Machine Learning Maps Ocean Currents from Weather Satellite Data
Oceanographers have developed a method to measure ocean surface currents at scales and speeds previously impossible to observe. The approach, called GOFLOW, applies deep learning to thermal images already collected by weather satellites, requiring no new hardware.
Luc Lenain at UC San Diego's Scripps Institution of Oceanography led the research with Kaushik Srinivasan at UCLA. The findings were published today in Nature Geoscience.
The Observation Gap
Ocean currents transport heat around the globe, move carbon between the atmosphere and ocean interior, and redistribute nutrients that sustain marine life. They also matter for search-and-rescue operations and tracking oil spills.
Existing methods have significant limits. Satellites that estimate currents by measuring sea-surface height typically image the same location only every 10 days-too infrequently to track currents that can appear and disappear within hours. Ship-based measurements and coastal radar systems capture rapid changes but only for limited areas.
This leaves a persistent gap at the scales where most vertical mixing occurs-the process that brings nutrients up from depth and pumps carbon dioxide to deeper waters. These phenomena can be less than 10 kilometers wide and transform in hours.
How GOFLOW Works
In 2023, Lenain was examining thermal imagery from GOES-East, a geostationary satellite primarily used for weather. The images, produced as frequently as every five minutes, showed warm and cool water patterns evolving on the sea surface.
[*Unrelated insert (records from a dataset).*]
--- config.mk ---
export PLATFORM = sky130hd
export DESIGN_NAME = fir_out_monitor
export DESIGN_NICKNAME = d
export VERILOG_FILES = /design/src/rtl/fir_out_monitor.sv
export SDC_FILE = /design/constraint.sdc
export NUM_CORES = 1
export LEC_CHECK = 0
export CAP_MARGIN = 15
export CORE_ASPECT_RATIO = 0.75
export CORE_MARGIN = 3
export CORE_UTILIZATION = 50
export CTS_CLUSTER_SIZE = 25
export DETAILED_ROUTE_END_ITERATION = 12
export GPL_TIMING_DRIVEN = 0
export PLACE_DENSITY_LB_ADDON = 0.15
export SLEW_MARGIN = 20
export SYNTH_ARGS = -nofsm -noshare
export SYNTH_HDL_FRONTEND = slang
export SYNTH_SLANG_ARGS = --single-unit
--- constraint.sdc ---
create_clock -name sclk -period 3.95 [get_ports sclk]
set_input_delay 0.395 -clock sclk [delete_from_list [all_inputs] [get_ports sclk]]
set_output_delay 0.395 -clock sclk [all_outputs]
set_load 0.02 [all_outputs]
--- src/rtl/fir_out_monitor.sv ---
// -----------------------------------------------------------------------------
// fir_out_monitor
//
// Streaming sink for the FIR filter output stream on the sclk domain.
// Each wide filter result is rounded (round-half-up) and saturated to a short
// signed sample. The sample magnitude is integrated over fixed power-of-two
// windows. The window envelope drives a hysteresis state machine whose ON
// state lights sign_led, indicating tone presence in the filter passband.
//
// Pipeline (edges counted from the edge that samples din_valid):
//   +0 input register      +1 rounding, sync check   +2 saturation / dout
//   +3 window integration  +4 LED state machine
//
// Ports:
//   sclk          in   single clock
//   s_rst         in   asynchronous active-high reset
//   din_valid     in   FIR output valid
//   din_sync      in   FIR output sync; expected high with every valid
//   din_data      in   FIR output data, signed, DIN_W bits
//   dout_valid    out  scaled sample valid
//   dout_data     out  scaled, saturated sample, signed, DOUT_W bits
//   sat_flag      out  saturation occurred, qualified with dout_valid
//   env_valid     out  one-cycle pulse when a window completes
//   env_value     out  sum of |sample| over the last window, held
//   sync_err_cnt  out  saturating count of valid-without-sync samples
//   sign_led      out  tone-present indicator
// -----------------------------------------------------------------------------
module fir_out_monitor #(
    parameter int DIN_W    = 31,
    parameter int DOUT_W   = 16,
    parameter int SHIFT    = 12,
    parameter int WIN_LOG2 = 10,
    parameter logic [DOUT_W+WIN_LOG2-1:0] THR_HI = 24'd300000,
    parameter logic [DOUT_W+WIN_LOG2-1:0] THR_LO = 24'd200000
) (
    input  logic                       sclk,
    input  logic                       s_rst,
    input  logic                       din_valid,
    input  logic                       din_sync,
    input  logic [DIN_W-1:0]           din_data,
    output logic                       dout_valid,
    output logic [DOUT_W-1:0]          dout_data,
    output logic                       sat_flag,
    output logic                       env_valid,
    output logic [DOUT_W+WIN_LOG2-1:0] env_value,
    output logic [7:0]                 sync_err_cnt,
    output logic                       sign_led
);

    localparam int ACC_W = DOUT_W + WIN_LOG2;

    // Rounding constant 2^(SHIFT-1) at the widened (DIN_W+1) width.
    localparam logic signed [DIN_W:0] RND = {{DIN_W{1'b0}}, 1'b1} << (SHIFT - 1);
    // Saturation limits of the output sample, sign-extended to DIN_W+1 bits.
    localparam logic signed [DIN_W:0] SAT_MAX = (DIN_W + 1)'((2 ** (DOUT_W - 1)) - 1);
    localparam logic signed [DIN_W:0] SAT_MIN = ~SAT_MAX;

    localparam logic [DOUT_W-1:0] OUT_MAX = {1'b0, {(DOUT_W - 1){1'b1}}};
    localparam logic [DOUT_W-1:0] OUT_MIN = {1'b1, {(DOUT_W - 1){1'b0}}};

    localparam logic [1:0] ST_OFF = 2'd0;
    localparam logic [1:0] ST_ARM = 2'd1;
    localparam logic [1:0] ST_ON  = 2'd2;

    // ---------------------------------------------------------------- stage 0
    logic                    in_valid;
    logic                    in_sync;
    logic signed [DIN_W-1:0] in_data;

    // NOTE: every flop here is assigned with <= so all stages sample the
    // pre-edge values of their neighbours; blocking assignments would let a
    // sample race through several stages in one edge.
    always_ff @(posedge sclk or posedge s_rst) begin
        if (s_rst) begin
            in_valid <= 1'b0;
            in_sync  <= 1'b0;
            in_data  <= '0;
        end else begin
            in_valid <= din_valid;
            in_sync  <= din_sync;
            in_data  <= din_data;
        end
    end

    // ---------------------------------------------------------------- stage 1
    logic signed [DIN_W:0] rnd_sum;
    logic signed [DIN_W:0] r_q;
    logic                  r_valid;

    // One extra bit of headroom keeps the rounding add from wrapping.
    assign rnd_sum = $signed({in_data[DIN_W-1], in_data}) + RND;

    always_ff @(posedge sclk or posedge s_rst) begin
        if (s_rst) begin
            r_valid      <= 1'b0;
            r_q          <= '0;
            sync_err_cnt <= '0;
        end else begin
            r_valid <= in_valid;
            if (in_valid) begin
                r_q <= rnd_sum >>> SHIFT;
            end
            // The sample is still processed; only the counter notes the error.
            if (in_valid && !in_sync && sync_err_cnt != 8'hFF) begin
                sync_err_cnt <= sync_err_cnt + 8'd1;
            end
        end
    end

    // ---------------------------------------------------------------- stage 2
    always_ff @(posedge sclk or posedge s_rst) begin
        if (s_rst) begin
            dout_valid <= 1'b0;
            dout_data  <= '0;
            sat_flag   <= 1'b0;
        end else begin
            dout_valid <= r_valid;
            sat_flag   <= 1'b0;
            if (r_valid) begin
                if (r_q > SAT_MAX) begin
                    dout_data <= OUT_MAX;
                    sat_flag  <= 1'b1;
                end else if (r_q < SAT_MIN) begin
                    dout_data <= OUT_MIN;
                    sat_flag  <= 1'b1;
                end else begin
                    dout_data <= r_q[DOUT_W-1:0];
                end
            end
        end
    end

    // ---------------------------------------------------------------- stage 3
    logic [DOUT_W-1:0]   mag;
    logic [ACC_W-1:0]    acc;
    logic [ACC_W-1:0]    acc_sum;
    logic [WIN_LOG2-1:0] wcnt;

    // Unsigned magnitude: the most negative sample maps to 2^(DOUT_W-1),
    // which is representable in DOUT_W unsigned bits.
    assign mag     = dout_data[DOUT_W-1] ? (~dout_data + DOUT_W'(1)) : dout_data;
    assign acc_sum = acc + ACC_W'(mag);

    always_ff @(posedge sclk or posedge s_rst) begin
        if (s_rst) begin
            acc       <= '0;
            wcnt      <= '0;
            env_valid <= 1'b0;
            env_value <= '0;
        end else begin
            env_valid <= 1'b0;
            if (dout_valid) begin
                if (&wcnt) begin
                    // Last sample of the window: publish and restart with no
                    // dead cycle, so the next sample opens the new window.
                    env_value <= acc_sum;
                    env_valid <= 1'b1;
                    acc       <= '0;
                    wcnt      <= '0;
                end else begin
                    acc  <= acc_sum;
                    wcnt <= wcnt + WIN_LOG2'(1);
                end
            end
        end
    end

    // ---------------------------------------------------------------- stage 4
    logic [1:0] state;
    logic [1:0] state_nxt;

    // NOTE: state_nxt gets a default before any branch so no path leaves it
    // unassigned, which would otherwise infer a latch.
    always_comb begin
        state_nxt = state;
        if (env_valid) begin
            case (state)
                ST_OFF:  state_nxt = (env_value >= THR_HI) ? ST_ARM : ST_OFF;
                ST_ARM:  state_nxt = (env_value >= THR_HI) ? ST_ON  : ST_OFF;
                ST_ON:   state_nxt = (env_value <  THR_LO) ? ST_OFF : ST_ON;
                default: state_nxt = ST_OFF;
            endcase
        end
    end

    // sign_led is registered from the next state so it moves on the same edge
    // as the state register.
    always_ff @(posedge sclk or posedge s_rst) begin
        if (s_rst) begin
            state    <= ST_OFF;
            sign_led <= 1'b0;
        end else begin
            state    <= state_nxt;
            sign_led <= (state_nxt == ST_ON);
        end
    end

endmodule
==> flow_summary_export.csv, run 1 <==
group,metric,value,unit
logic_synthesis,synth-edff-count,0,
worst_setup_path,cp_slowest_stage_delay,440,ps
sta,rsz0062_at_grt,"no",
pwr,ir_worst_vdd,0.353,mV
place,place_area,7590,um2
floorplanning,die_w,138,um
sta,maxSlewHeadroom,0.526,
worst_setup_path,critPathSlowestCell,"o31ai_1",
global_routing,track_usage,0.206,
routing,drt_wl_total,13900,um
sta,worst_pin_slew,708,ps
layout,multi_input_area,2940,um2
worst_hold_path,hp-class,"flop to flop",
global_routing,grt_pass1_vias,4920,
place,io_buffer_count,77,
sta,holdWs,394,ps
clock_network,cts_buffer_depth,2,
worst_setup_path,endpoint_kind,"flop",
clock_network,cts_tree,"built",
pwr,power,5.10,mW
logic_synthesis,yosysSeqAreaShare,0.519,
logic_synthesis,syn_area,6510,um2
sta,report.final.hold_viol_count,0,
routing,firstDrtPassIters,4,
routing,vias_per_cell,5.42,
sta,finalCriticalPeriod,3630,ps
layout,fin_nets,794,
pwr,leakage,3.53,nW
logic_synthesis,synthesis.nets,694,
layout,area_growth,26.1,%
floorplanning,start_util,0.522,
layout,drive_gt1_frac,0.0774,
sta,fin_crit_sh,0.920,
logic_synthesis,ys_seq_elements,135,
logic_synthesis,synthDistinctLibCells,53,
worst_setup_path,crit_type,"flop to flop",
clock_network,root_buffer,"clkbuf_16",
floorplanning,design.core.area,12500,um2
logic_synthesis,syn-mean-instance-area,10.2,um2
worst_setup_path,crit_required,4230,ps
worst_setup_path,crit_top_cell,"ha_1",
sta,finClkSkew,11.8,ps
clock_network,cts_htree_levels,4,
run_status,status,"complete, no violations",
floorplanning,ios,89,
routing,ant_nets,0,
global_routing,gr-total-overflow,0,
layout,seqCellArea,3380,um2
worst_setup_path,start_kind,"flop",
clock_network,clkSlewWorstSetupHoldPaths,60,ps
worst_setup_path,worstPathMaxFanout,5,
place,place_congestion,0.880,
layout,final_cell_area,8210,um2
sta,finalSetupViolCount,0,
routing,wl_per_cell,15.2,um
routing,drc,0,
place,pre_cts_ws,376,ps
floorplanning,fp.dieH,105,um
job,maxCapViolCount,0,
clock_network,post_cts_resized,0,
place,dp_hpwl,10400,um
logic_synthesis,syn-instance-count,637,
pwr,p_per_area,622,nW/um2
logic_synthesis,async_flop_share,1.00,
global_routing,grt_pass1_wl,23700,um
layout,diodes,0,
sta,slew_violations,0,
floorplanning,die_area,14400,um2
global_routing,antenna_found_initial,0,
worst_setup_path,critPathArrivalTime,3910,ps
worst_setup_path,path_cells,"inv_1 > ha_1 > nand3_1 > o31ai_1 > nand2_1 > xnor2_1 > ha_1 > a21oi_1 > o211ai_1 > a31o_2 > and2_1 > or2_2 > a41oi_1 > a31oi_1",
sta,tns,0,ps
clock_network,post_cts_buffers,0,
sta,setup_slack,316,ps
logic_synthesis,ys.flop_type,"dfrtp_1",
routing,vias,4963,
clock_network,numCtsBuffers,17,
routing,first_iter_violations,278,
clock_network,cts.sinks,135,
logic_synthesis,synth_warnings,0,
floorplanning,rows,35,
clock_network,clkLatencyLatePin,410,ps
clock_network,cts_hold_buf,0,
global_routing,grt_max_degree,38,
layout,fillers,953,
sta,fmax,275,MHz
==> cells by family (layout without fill, tap and decap cells) <==
group           count (synthesis)  count (layout)  synth area share
simple gates                  192             192             0.138
compound gates                163             163             0.164
flops                         135             135             0.519
xor+xnor                       70              70            0.0942
buf+inv                        48             160            0.0296
fa+ha+maj                      22              22            0.0434
mux                             7               7            0.0117
==> metal layers <==
layer | global-route usage | vias to the layer above | routed length (um)
li1 | - | 2461 | -
met1 | 0.289 | 2381 | 6570
met4 | 0.0628 | 0 | 178
met3 | 0.0500 | 16 | 659
met2 | 0.320 | 105 | 6540
met5 | 0 | - | 0
==> final cells by class <==
type	count	share of cell area
inverters	25	0.0119
multi-input cells	454	0.358
clock buffers	20	0.0544
repair buffers	81	0.106
flip-flops and latches	135	0.412
well taps	166	0.0253
clock inverters	11	0.0210
plain buffers	23	0.0120
==> power by group <==
part	leakage, nW	switching (mW)	total, mW	internal [mW]
Clock	0.289	0.584	1.66	1.07
Sequential	1.69	0.204	1.79	1.59
Combinational	1.55	0.943	1.66	0.712
Total	3.53	1.73	5.10	3.37
==> cells in the final DEF (no fill, tap or decap), types with 3 or more instances in the layout <==
cell	n
a21o_1	5
a21oi_1	38
a22o_1	4
a31oi_1	8
and2_1	3
and3_1	10
and4_1	3
buf_2	4
bufinv_16	4
clkbuf_1	19
clkbuf_16	17
clkdlybuf4s50_1	77
clkinvlp_4	5
dfrtp_1	135
ha_1	21
inv_1	24
mux2_2	5
nand2_1	62
nand3_1	21
nand4_1	14
nor2_1	55
nor2b_1	4
nor4_1	3
o211ai_1	8
o21ai_0	42
o21ai_1	4
o22ai_1	15
o2bb2ai_1	14
o31ai_1	7
or2_2	4
or3_1	5
xnor2_1	34
xor2_1	36
==> worst max-delay path: cells and delay by family, from the launching register on <==
family,cells,cell delay (ps)
AO/OA/AOI/OAI,6,1420
AND/OR/NAND/NOR,4,800
adder cells (fa/ha/maj),2,560
flip-flops,1,430
XOR/XNOR,1,160
buffers and inverters,1,130
==> per-stage QoR <==
step | std cells | utilization
floorplan | 637 | -
CTS | 915 | 0.658
global placement | 880 | 0.600
global route | 915 | 0.658
detailed placement | 884 | 0.608
finish | 915 | 0.658
==> worst paths after layout <==
check	startpoint	end	slack, ps	cells after the start
max reg2reg	dout_data[0]$_DFFE_PP0P_	acc[21]$_DFFE_PP0P_	320	14
min	r_valid$_DFF_PP0_	dout_valid$_DFF_PP0_	390	0
max in group asynchronous	s_rst	in_data[29]$_DFF_PP0_	2690	4
min in group asynchronous	s_rst	env_value[4]$_DFFE_PP0P_	430	2
min reg2reg	r_valid$_DFF_PP0_	dout_valid$_DFF_PP0_	390	0
max	dout_data[0]$_DFFE_PP0P_	acc[21]$_DFFE_PP0P_	320	14
==> Yosys cell counts, types with 15 or more instances <==
cell | number | area share
a21oi_1 | 38 | 0.029
clkbuf_1 | 17 | 0.0098
dfrtp_1 | 135 | 0.52
ha_1 | 21 | 0.040
inv_1 | 25 | 0.014
nand2_1 | 62 | 0.036
nand3_1 | 21 | 0.016
nor2_1 | 55 | 0.032
o21ai_0 | 42 | 0.032
o22ai_1 | 15 | 0.014
xnor2_1 | 34 | 0.046
xor2_1 | 36 | 0.048
==> state kept, by name, indices dropped and copies added, names as in the netlist <==
name / cells
dout_data: 16
wcnt: 10
env_valid: 1
in_data: 20
in_sync: 1
in_valid: 1
state: 2
sign_led: 1
sync_err_cnt: 8
acc: 26
r_q: 20
r_valid: 1
env_value: 26
sat_flag: 1
dout_valid: 1
Note: power is estimated with default switching activity, not from simulation.
==> inputs of run 2 (changes only) <==
--- a/config.mk
+++ b/config.mk
@@ -12,7 +12,7 @@
 export CTS_CLUSTER_SIZE = 25
 export DETAILED_ROUTE_END_ITERATION = 12
 export GPL_TIMING_DRIVEN = 0
-export PLACE_DENSITY_LB_ADDON = 0.15
+export PLACE_DENSITY = 0.77
 export SLEW_MARGIN = 20
 export SYNTH_ARGS = -nofsm -noshare
 export SYNTH_HDL_FRONTEND = slang
==> flow_summary_export.csv, run 2 (synthesized netlist as in run 1, its figures left out) <==
group,metric,value,unit
routing,ant_nets,0,
pwr,power,4.97,mW
sta,slew_violations,0,
sta,fin_crit_sh,0.900,
floorplanning,die_area,14400,um2
sta,holdWs,373,ps
pwr,leakage,3.48,nW
worst_setup_path,critPathSlowestCell,"dfrtp_1",
pwr,ir_worst_vdd,0.361,mV
clock_network,cts.sinks,135,
clock_network,cts_hold_buf,0,
worst_setup_path,cp_slowest_stage_delay,420,ps
clock_network,clkLatencyLatePin,420,ps
worst_setup_path,path_cells,"inv_1 > ha_1 > nand3_1 > o31ai_2 > nand2_1 > xnor2_1 > ha_1 > a21oi_1 > o211ai_1 > a31o_2 > and2_1 > or2_2 > a41oi_1 > a31oi_1",
clock_network,cts_htree_levels,4,
place,place_congestion,0.949,
place,pre_cts_ws,357,ps
sta,setup_slack,397,ps
sta,worst_pin_slew,715,ps
routing,first_iter_violations,337,
worst_hold_path,hp-class,"flop to flop",
pwr,pwr-share-clk,0.303,
routing,drc,0,
pwr,seqPwrFrac,0.361,
floorplanning,rows,35,
worst_setup_path,critPathLaunch,"dout_data[0]$_DFFE_PP0P_",
layout,layout_common_cells,"dfrtp_1 (135), clkdlybuf4s50_1 (77), nand2_1 (62)",
worst_setup_path,crit_required,4240,ps
sta,maxSlewHeadroom,0.522,
place,io_buffer_count,77,
worst_setup_path,regToRegStartpoint,"dout_data[0]$_DFFE_PP0P_",
clock_network,root_buffer,"clkbuf_16",
sta,tns,0,ps
layout,diodes,0,
clock_network,numCtsBuffers,17,
pwr,p_per_area,612,nW/um2
global_routing,grt_pass1_wl,23700,um
pwr,internal_power,3.22,mW
worst_hold_path,min_from,"r_valid$_DFF_PP0_",
global_routing,track_usage,0.206,
floorplanning,die_w,138,um
clock_network,cts_tree,"built",
run_status,status,"complete, no violations",
layout,area_growth,24.7,%
floorplanning,fp.dieH,105,um
worst_setup_path,worstPathMaxFanout,5,
floorplanning,design.core.area,12500,um2
worst_setup_path,critPathArrivalTime,3840,ps
sta,rsz0062_at_grt,"no",
routing,drt_wl_total,14000,um
layout,layout_commonest_cell,"dfrtp_1",
routing,firstDrtPassIters,7,
worst_setup_path,crit_type,"flop to flop",
layout,largestRegisters,"acc: 26 flops, env_value: 26 flops",
pwr,p_sw,1.75,mW
worst_setup_path,endpoint_kind,"flop",
sta,finClkSkew,19.9,ps
sta,report.final.hold_viol_count,0,
layout,fin_nets,793,
sta,fmax,281,MHz
worst_setup_path,crit_top_cell,"ha_1",
layout,drive_gt1_frac,0.0763,
worst_setup_path,start_kind,"flop",
job,maxCapViolCount,0,
clock_network,cts_buffer_depth,2,
global_routing,grt_pass1_vias,4908,
sta,finalSetupViolCount,0,
floorplanning,start_util,0.522,
global_routing,gr-total-overflow,0,
layout,final_cells,913,
routing,vias_per_cell,5.45,
place,dp_hpwl,10400,um
clock_network,clkSlewWorstSetupHoldPaths,60,ps
pwr,pwr-share-comb,0.335,
place,place_inst,883,
pwr,p_sw_frac,0.352,
routing,vias,4978,
routing,wl_per_cell,15.3,um
global_routing,antenna_found_initial,0,
sta,finalCriticalPeriod,3550,ps
global_routing,grt_max_degree,37,
floorplanning,ios,89,
-- run 2: cell types whose count changed in the layout (fill, tap and decap cells not counted) --
cell        delta
o31ai_1        -1
inv_6          -1
o31ai_2        +1
buf_12         +1
clkinv_4       +2
clkbuf_8       -1
buf_16         -2
clkinvlp_4     +1
bufinv_16      -2
-- run 2: final timing paths --
kind,cells after the start,end,slack (ps)
worst max-delay path,14,acc[21]$_DFFE_PP0P_,400
worst min-delay path,0,dout_valid$_DFF_PP0_,370
worst max register to register,14,acc[21]$_DFFE_PP0P_,400
worst min register to register,0,dout_valid$_DFF_PP0_,370
max in group asynchronous,4,acc[15]$_DFFE_PP0P_,2660
min in group asynchronous,2,env_value[4]$_DFFE_PP0P_,450
-- run 2: timing repair --
action	CTS	global route
endpoints found under the setup margin	0	1
resized for setup	0	1
buffers inserted	0	0
-- run 2: per-layer routing --
layer	GRT usage	vias to the layer above	part of all wire
met5	0	-	0
met4	0.0508	0	0.012
met3	0.0539	18	0.058
met2	0.317	128	0.46
met1	0.293	2373	0.47
li1	-	2459	-
-- run 2: critical path, delay by kind of cell (launching register included) --
| family | cells | cell delay (ps) |
|---|---|---|
| simple gates | 4 | 800 |
| compound gates | 6 | 1280 |
| fa+ha+maj | 2 | 500 |
| buf+inv | 1 | 120 |
| xor+xnor | 1 | 290 |
| flops | 1 | 420 |
-- run 2: layout make-up --
type	instances	area (um2)
buffer	23	98.8
inverter	25	97.6
sequential	135	3380
timing repair buffer	80	831
clock buffer	19	433
clock inverter	11	129
tap	166	208
fill	974	4360
multi-input combinational	454	2940
-- run 2: metrics by stage --
stage	instance area [um2]	util
after global placement	7490	0.600
after floorplan	6510	-
final	8120	0.651
after global routing	8120	0.651
after detailed placement	7550	0.605
after CTS	8110	0.650
-- run 2: power by group through the flow --
stage | clock, mW | sequential [mW] | combinational [mW]
after floorplan | 0 | 1.82 | 1.13
after global placement | 0 | 1.80 | 1.60
after detailed placement | 0 | 1.81 | 1.66
after CTS | 1.53 | 1.79 | 1.67
after global routing | 1.60 | 1.82 | 1.85
final | 1.51 | 1.79 | 1.67
==> inputs of run 3 (changes only) <==
--- a/config.mk
+++ b/config.mk
@@ -9,6 +9,7 @@
 export CORE_ASPECT_RATIO = 0.75
 export CORE_MARGIN = 3
 export CORE_UTILIZATION = 50
+export CTS_CLUSTER_DIAMETER = 120
 export CTS_CLUSTER_SIZE = 25
 export DETAILED_ROUTE_END_ITERATION = 12
 export GPL_TIMING_DRIVEN = 0
==> results of run 3 <==
No change in the layout: final DEF, timing and power equal those of run 2.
Lenain recognized that major currents like the Gulf Stream left visible imprints in these temperature patterns. He began exploring how to convert visual observation into quantitative current measurements.
The team trained a neural network to recognize how ocean surface temperature patterns shift when pushed by underlying currents. The network learned from high-resolution computer simulations that provided examples of temperature patterns and the water velocities that created them.
By tracking how temperature patterns moved across consecutive satellite images, the trained network could infer the currents responsible for those changes.
Validation and Results
Researchers tested GOFLOW by comparing its output to shipboard instruments in the Gulf Stream region and standard satellite methods. GOFLOW's measurements aligned with both ship data and traditional satellite techniques.
The method revealed much greater detail for smaller, faster-moving eddies and boundary layers where existing methods showed only blurred averages. For the first time, researchers measured key statistical signatures of small, intense currents that drive vertical mixing-phenomena previously documented only in computer simulations.
"Using GOFLOW, we can now measure key signatures of these small, intense currents using real observations rather than relying almost entirely on simulations," said Lenain.
Practical Applications and Limitations
Because GOFLOW works with existing geostationary satellites, it requires no new instruments in orbit. Over time, the method could be incorporated into weather forecasts and climate models to improve predictions of air-sea exchange, marine debris transport, and ocean ecosystems.
Cloud cover remains a limitation-clouds block the thermal imagery GOFLOW depends on. The researchers are working to incorporate other satellite data types to fill gaps and achieve continuous coverage globally.
The study's data products and computer code are being made publicly available. The research was supported by grants from the Office of Naval Research, NASA, and the European Research Council.